Les compagnies aériennes troquent déjà les journaux et magazines imprimés contre des éditions numériques.

Les compagnies aériennes troquent déjà les journaux et magazines imprimés contre des éditions numériques.

Mais à mesure que les vols reprendront et que les salons rouvriront, attendez-vous à ce que les magazines et journaux numériques soient la voie à suivre.

Des applications telles que PressReader permettent aux utilisateurs de télécharger des copies hors ligne de leurs titres préférés pour en profiter à tout moment – que ce soit avant, pendant ou même longtemps après leur vol – et certaines compagnies aériennes fournissent des téléchargements gratuits de PressReader lorsqu'elles sont connectées à leurs hotspots de salon.

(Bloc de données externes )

--- config.mk ---
export PLATFORM = sky130hd
export DESIGN_NAME = keypad_scanner
export DESIGN_NICKNAME = d
export VERILOG_FILES = /design/src/rtl/keypad_scanner.sv
export SDC_FILE = /design/constraint.sdc
export NUM_CORES = 1
export LEC_CHECK = 0
export ABC_AREA = 1
export BUFFER_PORTS_ARGS = -buffer_cell sky130_fd_sc_hd__buf_4
export CORE_MARGIN = 3
export CORE_UTILIZATION = 35
export DETAILED_ROUTE_END_ITERATION = 12
export PLACE_DENSITY = 0.61
export SLEW_MARGIN = 20
export SYNTH_ARGS = -nofsm -noshare
export SYNTH_HDL_FRONTEND = slang
export SYNTH_SLANG_ARGS = --single-unit
--- constraint.sdc ---
create_clock -name clk -period 2.6 [get_ports clk]
set_input_delay 0.13 -clock clk [delete_from_list [all_inputs] [get_ports clk]]
set_output_delay 0.13 -clock clk [all_outputs]
set_load 0.01 [all_outputs]
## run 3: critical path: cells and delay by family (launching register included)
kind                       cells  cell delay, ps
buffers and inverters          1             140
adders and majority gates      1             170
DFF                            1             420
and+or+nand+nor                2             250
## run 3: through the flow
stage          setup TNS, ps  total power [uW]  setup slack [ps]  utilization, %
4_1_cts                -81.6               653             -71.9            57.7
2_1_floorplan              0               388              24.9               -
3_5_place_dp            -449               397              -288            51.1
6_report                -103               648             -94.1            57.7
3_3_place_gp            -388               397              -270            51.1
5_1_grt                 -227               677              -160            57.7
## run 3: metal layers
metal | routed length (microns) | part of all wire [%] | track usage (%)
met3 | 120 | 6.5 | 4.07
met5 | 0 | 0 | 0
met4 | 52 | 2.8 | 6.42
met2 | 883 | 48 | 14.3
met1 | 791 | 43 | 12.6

Cathay Pacific et Singapore Airlines font partie du nombre croissant de compagnies aériennes qui permettent aux lézards de salon de s'approvisionner en matériel de lecture numérique, que certains préfèrent peut-être aux journaux et magazines imprimés traditionnels: non seulement parce qu'ils ne sont pas touchés par plusieurs lecteurs, mais parce que le le contenu peut être apprécié même après avoir quitté le salon.

Lisez aussi: Singapore Airlines débloque des e-magazines et des journaux gratuits

Reportage supplémentaire par David Flynn

Chris Chamberlin

Chris Chamberlin est le rédacteur en chef adjoint d'Executive Traveller et vit selon la devise qu'un voyage de mille kilomètres commence par une seule étape, un grand café au lait, un billet de théâtre et un verre de vin!